Australian actress and producer (born 1973)

Marta Dusseldorp is an Australian stage, film and theatre actress. Her television credits include BlackJack, Crownies (and its spin-off Janet King), Jack Irish and A Place to Call Home.

She is also a producer, as co-founder and co-owner with her husband Ben Winspear of Archipelago Productions in Hobart, Tasmania.

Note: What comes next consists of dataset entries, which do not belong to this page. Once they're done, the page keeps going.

`src/rtl/instruction_fetch_pkg.sv`:
```
// Shared definitions for the instruction fetch unit: FSM state type,
// instruction size in bytes and the default reset fetch address.
package instruction_fetch_pkg;

    typedef enum logic [1:0] {
        ST_IDLE = 2'd0,
        ST_REQ  = 2'd1,
        ST_WAIT = 2'd2,
        ST_HOLD = 2'd3
    } fetch_state_e;

    localparam int          INSTR_BYTES      = 4;
    localparam logic [31:0] RESET_PC_DEFAULT = 32'h0000_0000;

endpackage

```
`src/rtl/instruction_fetch.sv`:
```
// Instruction fetch unit: issues one memory request at a time, buffers the
// returned word and offers it to the decoder. A redirect overrides every
// other activity; a response already in flight when a redirect lands in WAIT
// is remembered via the drop flag and thrown away when it arrives.
module instruction_fetch
    import instruction_fetch_pkg::*;
#(
    parameter int              XLEN     = 32,
    parameter logic [XLEN-1:0] RESET_PC = XLEN'(RESET_PC_DEFAULT)
) (
    input  logic            clk,
    input  logic            rst_n,
    output logic            imem_req_valid,
    input  logic            imem_req_ready,
    output logic [XLEN-1:0] imem_addr,
    input  logic            imem_rsp_valid,
    input  logic [XLEN-1:0] imem_rsp_data,
    input  logic            redirect_valid,
    input  logic [XLEN-1:0] redirect_pc,
    output logic            instr_valid,
    input  logic            instr_ready,
    output logic [XLEN-1:0] instr,
    output logic [XLEN-1:0] instr_pc
);

    fetch_state_e    r_state;
    logic [XLEN-1:0] r_pc;
    logic            r_drop;
    logic [XLEN-1:0] r_instr;
    logic [XLEN-1:0] r_instr_pc;

    fetch_state_e    w_state_nxt;
    logic [XLEN-1:0] w_pc_nxt;
    logic            w_drop_nxt;
    logic [XLEN-1:0] w_instr_nxt;
    logic [XLEN-1:0] w_instr_pc_nxt;
    logic [XLEN-1:0] w_redir_pc;
    logic [XLEN-1:0] w_pc_inc;

    // Redirect targets are forced to instruction alignment; pc wraps naturally.
    assign w_redir_pc = redirect_pc & ~XLEN'(INSTR_BYTES - 1);
    assign w_pc_inc   = r_pc + XLEN'(INSTR_BYTES);

    // A redirect suppresses both handshakes in the cycle it is seen.
    assign imem_req_valid = (r_state == ST_REQ)  && !redirect_valid;
    assign instr_valid    = (r_state == ST_HOLD) && !redirect_valid;
    assign imem_addr      = r_pc;
    assign instr          = r_instr;
    assign instr_pc       = r_instr_pc;

    // Next-state and next-register computation; redirect takes priority in every state.
    always_comb begin
        w_state_nxt    = r_state;
        w_pc_nxt       = r_pc;
        w_drop_nxt     = r_drop;
        w_instr_nxt    = r_instr;
        w_instr_pc_nxt = r_instr_pc;
        case (r_state)
            ST_IDLE: begin
                w_state_nxt = ST_REQ;
                if (redirect_valid) begin
                    w_pc_nxt = w_redir_pc;
                end
            end
            ST_REQ: begin
                if (redirect_valid) begin
                    w_pc_nxt = w_redir_pc;
                end else if (imem_req_ready) begin
                    w_state_nxt = ST_WAIT;
                end
            end
            ST_WAIT: begin
                if (redirect_valid) begin
                    w_pc_nxt = w_redir_pc;
                    if (imem_rsp_valid) begin
                        // The arriving word belongs to the old path; nothing left in flight.
                        w_drop_nxt  = 1'b0;
                        w_state_nxt = ST_REQ;
                    end else begin
                        w_drop_nxt = 1'b1;
                    end
                end else if (imem_rsp_valid) begin
                    if (r_drop) begin
                        w_drop_nxt  = 1'b0;
                        w_state_nxt = ST_REQ;
                    end else begin
                        w_instr_nxt    = imem_rsp_data;
                        w_instr_pc_nxt = r_pc;
                        w_pc_nxt       = w_pc_inc;
                        w_state_nxt    = ST_HOLD;
                    end
                end
            end
            ST_HOLD: begin
                if (redirect_valid) begin
                    w_pc_nxt    = w_redir_pc;
                    w_state_nxt = ST_REQ;
                end else if (instr_ready) begin
                    w_state_nxt = ST_REQ;
                end
            end
            default: w_state_nxt = ST_IDLE;
        endcase
    end

    // State, pc, drop flag and instruction buffer registers.
    always_ff @(posedge clk or negedge rst_n) begin
        if (!rst_n) begin
            r_state    <= ST_IDLE;
            r_pc       <= RESET_PC;
            r_drop     <= 1'b0;
            r_instr    <= '0;
            r_instr_pc <= '0;
        end else begin
            r_state    <= w_state_nxt;
            r_pc       <= w_pc_nxt;
            r_drop     <= w_drop_nxt;
            r_instr    <= w_instr_nxt;
            r_instr_pc <= w_instr_pc_nxt;
        end
    end

endmodule

```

==Early life and education==
Dusseldorp is the granddaughter of Dutch-born engineer Dick Dusseldorp, the founder of Lendlease. Her maternal grandfather was Sandy Robertson, a Sydney paediatrician, whose forebears were also medical doctors. Her great-grandfather was one of seven brothers in a family from Dumbarton, on the west coast of Scotland, in which eight of ten sons studied medicine at the University of Glasgow. Dusseldorp was the subject of an episode of the television genealogical documentary series Who Do You Think You Are? that first screened on SBS on 14 May 2019.

She attended Ascham School and then Geelong Grammar School, graduating in 1990, and the University of New South Wales, where she majored in theatre and film for two years. She then went on to study at the Victorian College of the Arts in Melbourne.

==Career==
===Stage===
Dusseldorp started her career on the stage, performing in productions of The Lost Echo, The War of the Roses (Shakespeare), and The Bourgeois Gentleman. She has worked with Sydney Theatre Company, Belvoir, Griffin, The Ensemble, Bell Shakespeare, and Melbourne Theatre Company.

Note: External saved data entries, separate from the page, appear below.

<file path="src/rtl/reg_file_dump_reader.sv">
// rtl/reg_file_dump_reader.sv - walks a register range through one read port and streams index/value beats
module reg_file_dump_reader #(
  parameter int DATA_WIDTH = 32,
  parameter int ADDR_WIDTH = 5
) (
  input  logic                  clk,
  input  logic                  reset,
  input  logic                  start_i,
  input  logic [ADDR_WIDTH-1:0] first_reg_i,
  input  logic [ADDR_WIDTH-1:0] last_reg_i,
  output logic [ADDR_WIDTH-1:0] rf_read_register_o,
  input  logic [DATA_WIDTH-1:0] rf_read_data_i,
  output logic                  dump_valid_o,
  input  logic                  dump_ready_i,
  output logic [DATA_WIDTH-1:0] dump_data_o,
  output logic [ADDR_WIDTH-1:0] dump_index_o,
  output logic                  busy_o,
  output logic                  done_o,
  output logic                  error_o
);

  typedef enum logic [1:0] {
    IDLE = 2'd0,
    ADDR = 2'd1,
    SEND = 2'd2,
    DONE = 2'd3
  } state_t;

  state_t                state_q, state_d;
  logic [ADDR_WIDTH-1:0] addr_q, addr_d;
  logic [ADDR_WIDTH-1:0] last_q, last_d;
  logic [ADDR_WIDTH-1:0] index_q, index_d;
  logic [DATA_WIDTH-1:0] data_q, data_d;
  logic                  valid_q, valid_d;
  logic                  error_q, error_d;

  // State and datapath registers; reset drops any pending beat without a done pulse.
  always_ff @(posedge clk) begin
    if (reset) begin
      state_q <= IDLE;
      addr_q  <= '0;
      last_q  <= '0;
      index_q <= '0;
      data_q  <= '0;
      valid_q <= 1'b0;
      error_q <= 1'b0;
    end else begin
      state_q <= state_d;
      addr_q  <= addr_d;
      last_q  <= last_d;
      index_q <= index_d;
      data_q  <= data_d;
      valid_q <= valid_d;
      error_q <= error_d;
    end
  end

  // Next-state logic: ADDR presents the select for a full cycle, SEND holds the beat until accepted.
  always_comb begin
    state_d = state_q;
    addr_d  = addr_q;
    last_d  = last_q;
    index_d = index_q;
    data_d  = data_q;
    valid_d = valid_q;
    error_d = 1'b0;
    case (state_q)
      IDLE: begin
        if (start_i) begin
          if (first_reg_i <= last_reg_i) begin
            addr_d  = first_reg_i;
            last_d  = last_reg_i;
            state_d = ADDR;
          end else begin
            error_d = 1'b1;
          end
        end
      end
      ADDR: begin
        data_d  = rf_read_data_i;
        index_d = addr_q;
        valid_d = 1'b1;
        state_d = SEND;
      end
      SEND: begin
        if (valid_q && dump_ready_i) begin
          valid_d = 1'b0;
          // Compare before incrementing so a range ending at the top index never wraps.
          if (addr_q == last_q) begin
            state_d = DONE;
          end else begin
            addr_d  = addr_q + 1'b1;
            state_d = ADDR;
          end
        end
      end
      DONE: begin
        addr_d  = '0;
        state_d = IDLE;
      end
      default: begin
        state_d = IDLE;
      end
    endcase
  end

  // The read select is the address register itself, so it carries no path from the inputs.
  assign rf_read_register_o = addr_q;
  assign dump_valid_o       = valid_q;
  assign dump_data_o        = data_q;
  assign dump_index_o       = index_q;
  assign busy_o             = (state_q == ADDR) || (state_q == SEND);
  assign done_o             = (state_q == DONE);
  assign error_o            = error_q;

endmodule

</file>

She returned to the stage in 2016 in the premiere of Benedict Andrews' play Gloria with the Griffin Theatre Company. In November 2017, Dusseldorp and her husband Ben Winspear played the couple in Joanna Murray-Smith's stage adaptation of Scenes from a Marriage for the Queensland Theatre Company.

In 2020, Dusseldorp played the role of Mum in Angus Cerini's The Bleeding Tree at Hobart's Theatre Royal, directed by Ben Winspear.

In 2021, Dusseldorp and Essie Davis played sisters as Solange and Claire, with Stephanie Jack as Mistress, in The Maids by Jean Genet as translated by Martin Crimp. It was directed by Ben Winspear and performed at The Playhouse Theatre in Hobart, opening on 30 October 2021.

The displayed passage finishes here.